Reinvestment Risk. Reinvestment risk is the risk that a bond's cash flows (coupon income and principal repayment) will be reinvested at an interest rate below that on the original bond.
REIT Risk/Real Estate Risk. Investments in real estate related instruments may be affected by economic, legal, cultural, environmental or technological factors that affect property values, rents or occupancies of real estate related to an underlying fund's holdings. Real estate companies, including REITs or similar structures, tend to be small and mid cap companies, and their shares may be more volatile and less liquid. The value of investments in real estate related companies may be affected by the quality of management, the ability to repay loans, the utilization of leverage and financial covenants related thereto, whether the company carries adequate insurance and environmental factors. If a real estate related company defaults, an underlying fund may own real estate directly, which involves the following additional risks: environmental liabilities, difficulty in valuing and selling the real estate, and economic or regulatory changes.
Sector Fund Risk. Certain of the underlying fund's investments are concentrated in a comparatively narrow segment of the economy, which may make the underlying fund more volatile than non-concentrated underlying funds.
Short Sales Risk. Short sales may cause an underlying fund to repurchase a security at a higher price, causing a loss. As there is no limit on how much the price of the security can increase, an underlying fund's exposure is unlimited.
Small- and Mid-Capitalization Risks.

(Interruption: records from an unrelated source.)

## config.mk

```make
export PLATFORM = sky130hd
export DESIGN_NAME = voice_allocator_flat
export DESIGN_NICKNAME = d
export VERILOG_FILES = /design/src/rtl/voice_allocator_if.sv /design/src/rtl/voice_allocator.sv /design/src/flat_wrapper.sv
export SDC_FILE = /design/constraint.sdc
export NUM_CORES = 1
export LEC_CHECK = 0
export BUFFER_PORTS_ARGS = -buffer_cell sky130_fd_sc_hd__buf_2
export CORE_ASPECT_RATIO = 1.4
export CORE_MARGIN = 2
export CORE_UTILIZATION = 53
export DETAILED_ROUTE_END_ITERATION = 8
export PLACE_DENSITY = 0.85
export SETUP_SLACK_MARGIN = 0.1
export SLEW_MARGIN = 10
export SYNTH_ARGS = -nofsm -noshare
export SYNTH_HDL_FRONTEND = slang
export SYNTH_SLANG_ARGS = --single-unit
```

## constraint.sdc

```tcl
create_clock -name i_clk -period 6.7 [get_ports i_clk]
set_input_delay 2.01 -clock i_clk [delete_from_list [all_inputs] [get_ports i_clk]]
set_output_delay 2.01 -clock i_clk [all_outputs]
set_load 0.005 [all_outputs]
```
File: src/rtl/pipe_pkg.sv
// Shared definitions for the 4-stage pipeline sequencing controller:
// instruction field positions, opcodes, NOP encoding and FSM states.
package pipe_pkg;

  // Instruction field positions within the 8-bit instruction word
  localparam int OP_MSB = 7;
  localparam int OP_LSB = 6;
  localparam int RD_MSB = 5;
  localparam int RD_LSB = 3;
  localparam int RS_MSB = 2;
  localparam int RS_LSB = 0;

  // Opcodes
  localparam logic [1:0] OP_ALU  = 2'b00;
  localparam logic [1:0] OP_LOAD = 2'b01;
  localparam logic [1:0] OP_JUMP = 2'b10;
  localparam logic [1:0] OP_HALT = 2'b11;

  // All-zero word is a NOP: it reads nothing and never hazards
  localparam logic [7:0] NOP = 8'h00;

  // Controller states
  typedef enum logic [1:0] {
    RUN    = 2'd0,
    DRAIN  = 2'd1,
    HALTED = 2'd2
  } state_t;

endpackage

File: src/rtl/load_scoreboard.sv
// Single-entry load scoreboard: remembers the destination of the most
// recent LOAD and how many more cycles that register stays busy.
module load_scoreboard #(
  parameter int LOAD_LAT = 1
) (
  input  logic       clk,
  input  logic       reset,
  input  logic       issue,
  input  logic [2:0] rd,
  input  logic [2:0] q_a,
  input  logic [2:0] q_b,
  output logic       a_busy,
  output logic       b_busy,
  output logic       cnt_zero
);

  logic [2:0] busy_rd;
  logic [1:0] busy_cnt;

  // Load a new entry on issue, otherwise count the busy window down to zero
  always_ff @(posedge clk or negedge reset) begin
    if (!reset) begin
      busy_rd  <= '0;
      busy_cnt <= '0;
    end else if (issue) begin
      busy_rd  <= rd;
      busy_cnt <= 2'(LOAD_LAT);
    end else if (busy_cnt != 2'd0) begin
      busy_cnt <= busy_cnt - 2'd1;
    end
  end

  assign cnt_zero = (busy_cnt == 2'd0);
  assign a_busy   = !cnt_zero && (q_a == busy_rd);
  assign b_busy   = !cnt_zero && (q_b == busy_rd);

endmodule

File: src/rtl/pipeline_hazard_ctrl.sv
// Pipeline sequencing controller: load-use stalls, jump redirect/flush,
// HALT drain and resume, plus a saturating stall-cycle counter.
module pipeline_hazard_ctrl
  import pipe_pkg::*;
#(
  parameter int LOAD_LAT     = 1,
  parameter int DRAIN_CYCLES = 2
) (
  input  logic       clk,
  input  logic       reset,
  input  logic [7:0] instr_id,
  input  logic       resume,
  output logic       pc_write_en,
  output logic       pc_sel_jump,
  output logic [7:0] jump_target,
  output logic       ifid_write_en,
  output logic       ifid_flush,
  output logic       idex_bubble,
  output logic       halted,
  output logic [7:0] stall_count
);

  logic [1:0] op;
  logic [2:0] rd;
  logic [2:0] rs;
  logic       is_nop;

  assign op     = instr_id[OP_MSB:OP_LSB];
  assign rd     = instr_id[RD_MSB:RD_LSB];
  assign rs     = instr_id[RS_MSB:RS_LSB];
  assign is_nop = (instr_id == NOP);

  logic   rd_busy;
  logic   rs_busy;
  logic   cnt_zero;
  logic   hazard;
  logic   issue;
  logic   stall_inc;
  state_t state;
  state_t state_next;
  logic [7:0] drain_cnt;
  logic [7:0] drain_next;
  logic [7:0] stall_cnt;

  load_scoreboard #(
    .LOAD_LAT(LOAD_LAT)
  ) u_sb (
    .clk     (clk),
    .reset   (reset),
    .issue   (issue),
    .rd      (rd),
    .q_a     (rd),
    .q_b     (rs),
    .a_busy  (rd_busy),
    .b_busy  (rs_busy),
    .cnt_zero(cnt_zero)
  );

  // Hazard detect; a busy scoreboard blocks any new LOAD (single entry)
  always_comb begin
    hazard = 1'b0;
    if (state == RUN) begin
      case (op)
        OP_ALU:  hazard = !is_nop && (rd_busy || rs_busy);
        OP_LOAD: hazard = rd_busy || rs_busy || !cnt_zero;
        default: hazard = 1'b0;
      endcase
    end
  end

  // Next-state and control output decode
  always_comb begin
    state_next    = state;
    drain_next    = drain_cnt;
    pc_write_en   = 1'b0;
    pc_sel_jump   = 1'b0;
    ifid_write_en = 1'b0;
    ifid_flush    = 1'b0;
    idex_bubble   = 1'b0;
    halted        = 1'b0;
    issue         = 1'b0;
    stall_inc     = 1'b0;
    case (state)
      RUN: begin
        if (hazard) begin
          idex_bubble = 1'b1;
          stall_inc   = 1'b1;
        end else if (op == OP_JUMP) begin
          pc_write_en = 1'b1;
          pc_sel_jump = 1'b1;
          ifid_flush  = 1'b1;
          idex_bubble = 1'b1;
        end else if (op == OP_HALT) begin
          idex_bubble = 1'b1;
          drain_next  = 8'(DRAIN_CYCLES);
          state_next  = DRAIN;
        end else begin
          pc_write_en   = 1'b1;
          ifid_write_en = 1'b1;
          issue         = (op == OP_LOAD);
        end
      end
      DRAIN: begin
        idex_bubble = 1'b1;
        drain_next  = (drain_cnt != 8'd0) ? drain_cnt - 8'd1 : 8'd0;
        // Leave once this cycle's decrement reaches zero and no load is outstanding
        if (drain_cnt <= 8'd1 && cnt_zero) begin
          state_next = HALTED;
        end
      end
      HALTED: begin
        halted      = 1'b1;
        idex_bubble = 1'b1;
        if (resume) begin
          pc_write_en   = 1'b1;
          ifid_write_en = 1'b1;
          state_next    = RUN;
        end
      end
      default: begin
        idex_bubble = 1'b1;
        state_next  = RUN;
      end
    endcase
    // While reset is held the pipeline is frozen with a bubble into EX
    if (!reset) begin
      pc_write_en   = 1'b0;
      pc_sel_jump   = 1'b0;
      ifid_write_en = 1'b0;
      ifid_flush    = 1'b0;
      idex_bubble   = 1'b1;
      halted        = 1'b0;
      issue         = 1'b0;
      stall_inc     = 1'b0;
    end
  end

  // FSM state and drain counter registers
  always_ff @(posedge clk or negedge reset) begin
    if (!reset) begin
      state     <= RUN;
      drain_cnt <= '0;
    end else begin
      state     <= state_next;
      drain_cnt <= drain_next;
    end
  end

  // Saturating count of load-use stall cycles
  always_ff @(posedge clk or negedge reset) begin
    if (!reset) begin
      stall_cnt <= '0;
    end else if (stall_inc && stall_cnt != 8'hFF) begin
      stall_cnt <= stall_cnt + 8'd1;
    end
  end

  assign stall_count = stall_cnt;
  assign jump_target = {2'b00, instr_id[5:0]};

endmodule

Stocks of small and mid-sized companies tend to be more vulnerable to adverse developments and may have little or no operating history or track record of success, and limited product lines, markets, management and financial resources. The securities of small and mid-sized companies may be more volatile due to less market interest and less publicly available information about the issuer. They also may be illiquid or restricted as to resale, or may trade less frequently and in smaller volumes, all of which may cause difficulty when establishing or closing a position at a desirable price.
Synthetic Securities Risk. Fluctuations in the values of synthetic securities may not correlate perfectly with the instruments they are designed to replicate. Synthetic securities may be subject to interest rate changes, market price fluctuations, counterparty risk and liquidity risk.

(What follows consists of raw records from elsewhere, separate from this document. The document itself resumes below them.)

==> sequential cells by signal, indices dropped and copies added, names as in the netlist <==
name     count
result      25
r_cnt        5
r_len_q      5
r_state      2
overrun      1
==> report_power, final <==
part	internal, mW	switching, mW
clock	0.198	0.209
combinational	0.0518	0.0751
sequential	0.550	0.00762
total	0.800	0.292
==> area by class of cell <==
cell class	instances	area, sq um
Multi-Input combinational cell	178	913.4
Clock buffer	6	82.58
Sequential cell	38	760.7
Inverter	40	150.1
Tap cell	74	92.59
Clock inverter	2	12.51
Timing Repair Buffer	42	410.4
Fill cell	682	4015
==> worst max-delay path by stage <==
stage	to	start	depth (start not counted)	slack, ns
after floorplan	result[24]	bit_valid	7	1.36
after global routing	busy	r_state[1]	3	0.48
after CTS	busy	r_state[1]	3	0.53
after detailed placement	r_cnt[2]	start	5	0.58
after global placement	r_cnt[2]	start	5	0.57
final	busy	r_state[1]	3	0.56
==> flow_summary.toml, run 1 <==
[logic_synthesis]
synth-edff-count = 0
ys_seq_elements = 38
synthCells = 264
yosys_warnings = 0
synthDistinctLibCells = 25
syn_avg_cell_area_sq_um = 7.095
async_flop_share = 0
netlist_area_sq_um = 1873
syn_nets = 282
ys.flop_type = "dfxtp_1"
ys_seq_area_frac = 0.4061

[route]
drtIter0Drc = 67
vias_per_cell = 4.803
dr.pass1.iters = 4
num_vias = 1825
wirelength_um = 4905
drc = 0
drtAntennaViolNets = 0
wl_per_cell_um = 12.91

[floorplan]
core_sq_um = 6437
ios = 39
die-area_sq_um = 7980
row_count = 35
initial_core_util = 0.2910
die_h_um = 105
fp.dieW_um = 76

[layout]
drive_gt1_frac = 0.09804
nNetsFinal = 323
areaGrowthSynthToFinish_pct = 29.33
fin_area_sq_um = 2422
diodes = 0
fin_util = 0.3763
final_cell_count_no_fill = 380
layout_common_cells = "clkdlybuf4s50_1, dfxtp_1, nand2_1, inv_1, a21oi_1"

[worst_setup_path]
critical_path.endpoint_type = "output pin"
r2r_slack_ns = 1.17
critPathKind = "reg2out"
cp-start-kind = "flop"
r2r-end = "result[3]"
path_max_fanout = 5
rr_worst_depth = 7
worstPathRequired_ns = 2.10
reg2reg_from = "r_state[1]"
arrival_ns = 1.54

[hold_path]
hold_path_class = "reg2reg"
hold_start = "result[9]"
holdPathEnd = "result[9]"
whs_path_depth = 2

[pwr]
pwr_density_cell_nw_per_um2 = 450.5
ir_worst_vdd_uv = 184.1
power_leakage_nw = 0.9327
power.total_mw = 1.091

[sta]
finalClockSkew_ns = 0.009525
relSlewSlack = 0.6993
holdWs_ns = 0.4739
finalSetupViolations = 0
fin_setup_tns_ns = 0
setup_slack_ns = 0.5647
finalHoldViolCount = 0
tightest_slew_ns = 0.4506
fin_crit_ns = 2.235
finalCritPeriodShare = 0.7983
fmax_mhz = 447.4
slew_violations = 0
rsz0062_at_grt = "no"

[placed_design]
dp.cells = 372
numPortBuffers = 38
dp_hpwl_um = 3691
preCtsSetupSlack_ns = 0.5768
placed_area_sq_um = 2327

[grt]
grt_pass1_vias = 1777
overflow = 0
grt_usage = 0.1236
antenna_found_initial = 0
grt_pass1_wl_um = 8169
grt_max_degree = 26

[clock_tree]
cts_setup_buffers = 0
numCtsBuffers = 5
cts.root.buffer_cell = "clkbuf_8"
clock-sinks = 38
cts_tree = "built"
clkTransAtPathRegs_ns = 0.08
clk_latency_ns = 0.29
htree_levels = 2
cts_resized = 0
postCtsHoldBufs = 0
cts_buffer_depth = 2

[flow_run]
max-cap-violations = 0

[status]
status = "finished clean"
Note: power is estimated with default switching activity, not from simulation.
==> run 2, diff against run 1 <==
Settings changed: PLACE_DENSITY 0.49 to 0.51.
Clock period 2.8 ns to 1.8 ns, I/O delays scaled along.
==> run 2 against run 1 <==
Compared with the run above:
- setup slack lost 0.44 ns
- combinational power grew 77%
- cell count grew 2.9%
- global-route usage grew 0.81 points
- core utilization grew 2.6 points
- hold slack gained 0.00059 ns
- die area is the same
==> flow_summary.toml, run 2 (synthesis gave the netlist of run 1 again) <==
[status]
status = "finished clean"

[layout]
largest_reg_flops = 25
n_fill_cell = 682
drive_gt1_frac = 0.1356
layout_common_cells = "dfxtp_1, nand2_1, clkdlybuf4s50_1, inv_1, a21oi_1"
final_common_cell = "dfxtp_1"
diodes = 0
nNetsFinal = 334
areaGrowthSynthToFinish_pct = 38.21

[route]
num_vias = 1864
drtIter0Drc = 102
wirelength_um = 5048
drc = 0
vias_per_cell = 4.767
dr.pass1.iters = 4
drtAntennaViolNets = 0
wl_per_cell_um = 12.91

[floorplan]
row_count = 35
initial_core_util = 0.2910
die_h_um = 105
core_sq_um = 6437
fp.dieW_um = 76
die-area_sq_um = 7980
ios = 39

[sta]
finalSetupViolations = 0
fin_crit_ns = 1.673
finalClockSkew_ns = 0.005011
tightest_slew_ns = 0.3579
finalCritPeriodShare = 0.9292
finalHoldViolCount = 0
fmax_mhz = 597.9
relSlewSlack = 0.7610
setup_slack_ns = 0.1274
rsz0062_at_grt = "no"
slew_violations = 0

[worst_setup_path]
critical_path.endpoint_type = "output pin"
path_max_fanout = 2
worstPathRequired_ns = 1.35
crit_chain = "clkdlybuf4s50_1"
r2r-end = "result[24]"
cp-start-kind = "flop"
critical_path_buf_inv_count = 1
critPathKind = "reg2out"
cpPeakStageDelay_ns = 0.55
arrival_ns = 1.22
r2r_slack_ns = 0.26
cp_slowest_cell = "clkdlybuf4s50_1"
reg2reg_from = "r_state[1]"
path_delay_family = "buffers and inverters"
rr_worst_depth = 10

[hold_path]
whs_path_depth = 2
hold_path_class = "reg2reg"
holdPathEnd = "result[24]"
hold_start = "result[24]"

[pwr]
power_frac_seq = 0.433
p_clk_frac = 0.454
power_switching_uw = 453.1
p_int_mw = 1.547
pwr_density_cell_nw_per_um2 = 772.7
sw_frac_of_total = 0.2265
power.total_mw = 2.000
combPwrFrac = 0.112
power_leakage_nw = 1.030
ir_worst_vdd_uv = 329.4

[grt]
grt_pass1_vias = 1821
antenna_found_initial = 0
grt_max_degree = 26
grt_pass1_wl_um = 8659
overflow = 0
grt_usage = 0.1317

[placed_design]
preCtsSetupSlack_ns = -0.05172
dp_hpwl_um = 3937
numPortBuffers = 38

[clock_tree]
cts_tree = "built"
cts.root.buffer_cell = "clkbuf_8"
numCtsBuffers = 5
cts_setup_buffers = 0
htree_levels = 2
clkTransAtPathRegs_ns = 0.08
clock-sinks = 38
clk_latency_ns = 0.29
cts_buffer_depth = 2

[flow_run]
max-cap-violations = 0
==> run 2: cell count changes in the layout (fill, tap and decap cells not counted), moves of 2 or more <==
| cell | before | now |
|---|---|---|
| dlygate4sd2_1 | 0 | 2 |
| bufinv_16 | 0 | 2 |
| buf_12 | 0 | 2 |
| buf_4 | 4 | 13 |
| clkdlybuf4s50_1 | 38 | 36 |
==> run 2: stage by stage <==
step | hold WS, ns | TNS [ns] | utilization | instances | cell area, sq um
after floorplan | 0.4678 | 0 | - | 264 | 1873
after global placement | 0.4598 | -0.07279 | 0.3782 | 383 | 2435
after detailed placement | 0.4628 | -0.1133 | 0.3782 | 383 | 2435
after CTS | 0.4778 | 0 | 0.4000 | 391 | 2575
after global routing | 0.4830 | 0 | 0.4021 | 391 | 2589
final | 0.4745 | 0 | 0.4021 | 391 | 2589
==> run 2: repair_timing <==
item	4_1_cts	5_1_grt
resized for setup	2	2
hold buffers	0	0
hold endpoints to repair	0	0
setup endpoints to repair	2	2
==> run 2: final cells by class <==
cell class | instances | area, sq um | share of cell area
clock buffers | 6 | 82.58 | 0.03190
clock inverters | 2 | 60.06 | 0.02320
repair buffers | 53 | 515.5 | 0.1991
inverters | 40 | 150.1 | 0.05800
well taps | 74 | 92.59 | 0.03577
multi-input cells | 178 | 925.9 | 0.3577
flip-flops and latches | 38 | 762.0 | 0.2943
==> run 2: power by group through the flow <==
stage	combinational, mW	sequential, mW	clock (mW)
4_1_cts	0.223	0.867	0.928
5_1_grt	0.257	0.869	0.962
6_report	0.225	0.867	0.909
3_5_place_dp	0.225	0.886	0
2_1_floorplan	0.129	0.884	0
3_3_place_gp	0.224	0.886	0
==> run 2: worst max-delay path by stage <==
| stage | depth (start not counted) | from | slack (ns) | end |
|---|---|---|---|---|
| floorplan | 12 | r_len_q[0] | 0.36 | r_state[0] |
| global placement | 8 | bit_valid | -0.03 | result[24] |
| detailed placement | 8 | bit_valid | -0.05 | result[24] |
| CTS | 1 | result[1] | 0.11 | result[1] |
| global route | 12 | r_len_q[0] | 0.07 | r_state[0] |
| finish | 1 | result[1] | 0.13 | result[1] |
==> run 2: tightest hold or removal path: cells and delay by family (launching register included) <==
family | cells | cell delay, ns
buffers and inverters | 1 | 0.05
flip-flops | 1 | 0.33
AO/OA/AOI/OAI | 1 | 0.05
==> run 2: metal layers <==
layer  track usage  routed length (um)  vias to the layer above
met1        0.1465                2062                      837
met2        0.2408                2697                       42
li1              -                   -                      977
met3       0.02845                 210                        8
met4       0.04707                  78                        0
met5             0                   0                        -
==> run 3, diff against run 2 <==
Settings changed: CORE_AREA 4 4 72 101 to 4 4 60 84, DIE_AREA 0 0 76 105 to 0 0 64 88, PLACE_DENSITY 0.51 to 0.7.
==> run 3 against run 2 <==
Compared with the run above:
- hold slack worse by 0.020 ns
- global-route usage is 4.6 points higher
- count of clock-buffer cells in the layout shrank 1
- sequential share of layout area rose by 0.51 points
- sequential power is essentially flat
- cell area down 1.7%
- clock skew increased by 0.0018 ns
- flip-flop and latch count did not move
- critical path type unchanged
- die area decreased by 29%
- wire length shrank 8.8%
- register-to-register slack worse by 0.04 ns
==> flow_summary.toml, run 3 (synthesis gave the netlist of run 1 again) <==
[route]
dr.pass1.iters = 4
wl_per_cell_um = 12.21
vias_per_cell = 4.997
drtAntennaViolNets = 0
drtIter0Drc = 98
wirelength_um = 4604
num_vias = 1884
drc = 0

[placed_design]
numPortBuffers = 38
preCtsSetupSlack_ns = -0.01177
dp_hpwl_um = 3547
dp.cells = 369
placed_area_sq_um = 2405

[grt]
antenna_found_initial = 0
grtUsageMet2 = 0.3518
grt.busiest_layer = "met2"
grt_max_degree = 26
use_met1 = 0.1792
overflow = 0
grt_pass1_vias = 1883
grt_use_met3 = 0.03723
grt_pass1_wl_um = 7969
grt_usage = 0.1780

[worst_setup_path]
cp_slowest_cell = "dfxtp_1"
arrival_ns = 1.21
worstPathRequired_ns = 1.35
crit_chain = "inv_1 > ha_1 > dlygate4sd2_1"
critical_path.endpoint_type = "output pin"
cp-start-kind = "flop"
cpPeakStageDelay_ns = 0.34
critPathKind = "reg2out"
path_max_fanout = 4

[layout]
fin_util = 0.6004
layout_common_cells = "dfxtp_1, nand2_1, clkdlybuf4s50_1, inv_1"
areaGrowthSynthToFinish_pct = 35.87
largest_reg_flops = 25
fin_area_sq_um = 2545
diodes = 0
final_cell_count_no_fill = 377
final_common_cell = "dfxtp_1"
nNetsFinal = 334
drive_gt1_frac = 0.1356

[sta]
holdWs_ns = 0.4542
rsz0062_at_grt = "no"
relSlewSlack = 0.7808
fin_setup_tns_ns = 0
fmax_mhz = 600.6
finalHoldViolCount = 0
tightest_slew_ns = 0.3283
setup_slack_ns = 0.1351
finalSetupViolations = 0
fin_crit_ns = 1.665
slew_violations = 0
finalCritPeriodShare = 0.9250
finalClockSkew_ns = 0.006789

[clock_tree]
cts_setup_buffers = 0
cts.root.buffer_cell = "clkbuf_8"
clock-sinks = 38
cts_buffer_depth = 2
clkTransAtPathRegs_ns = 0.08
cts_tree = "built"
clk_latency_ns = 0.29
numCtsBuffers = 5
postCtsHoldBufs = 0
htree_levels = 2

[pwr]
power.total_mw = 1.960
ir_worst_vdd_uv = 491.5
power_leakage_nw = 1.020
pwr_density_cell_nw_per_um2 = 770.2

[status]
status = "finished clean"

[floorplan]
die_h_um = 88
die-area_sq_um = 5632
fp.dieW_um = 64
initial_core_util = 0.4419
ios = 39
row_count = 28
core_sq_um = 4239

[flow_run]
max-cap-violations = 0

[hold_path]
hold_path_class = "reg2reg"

Tax Risk. If the U.S. Treasury Department were to exercise its authority to issue regulations that exclude from the definition of "qualifying income" foreign currency gains not directly related to the underlying fund's business of investing in securities, the underlying fund may be unable to qualify as a regulated investment company for one or more years. In this event, the underlying fund's Board may authorize a significant change in investment strategy or underlying fund liquidation.
U.S. Government Obligations Risk. An underlying fund may invest in obligations issued by U.S. Government agencies and instrumentalities that may receive varying levels of support from the government, which could affect an underlying fund's ability to recover should they default.
Utilities Sector Risk. The following factors may affect an underlying fund's investments in the utilities sector: governmental regulation, economic factors, ability of the issuer to obtain financing, prices of natural resources and risks associated with nuclear power.
Value Investing Style Risk. Certain of the underlying funds emphasize a value style of investing, which focuses on undervalued companies with characteristics for improved valuations. This style of investing is subject to the risk that the valuations never improve or that the returns on value equity securities are less than returns on other styles of investing or the overall stock market. Value stocks also may decline in price, even though in theory they are already underpriced.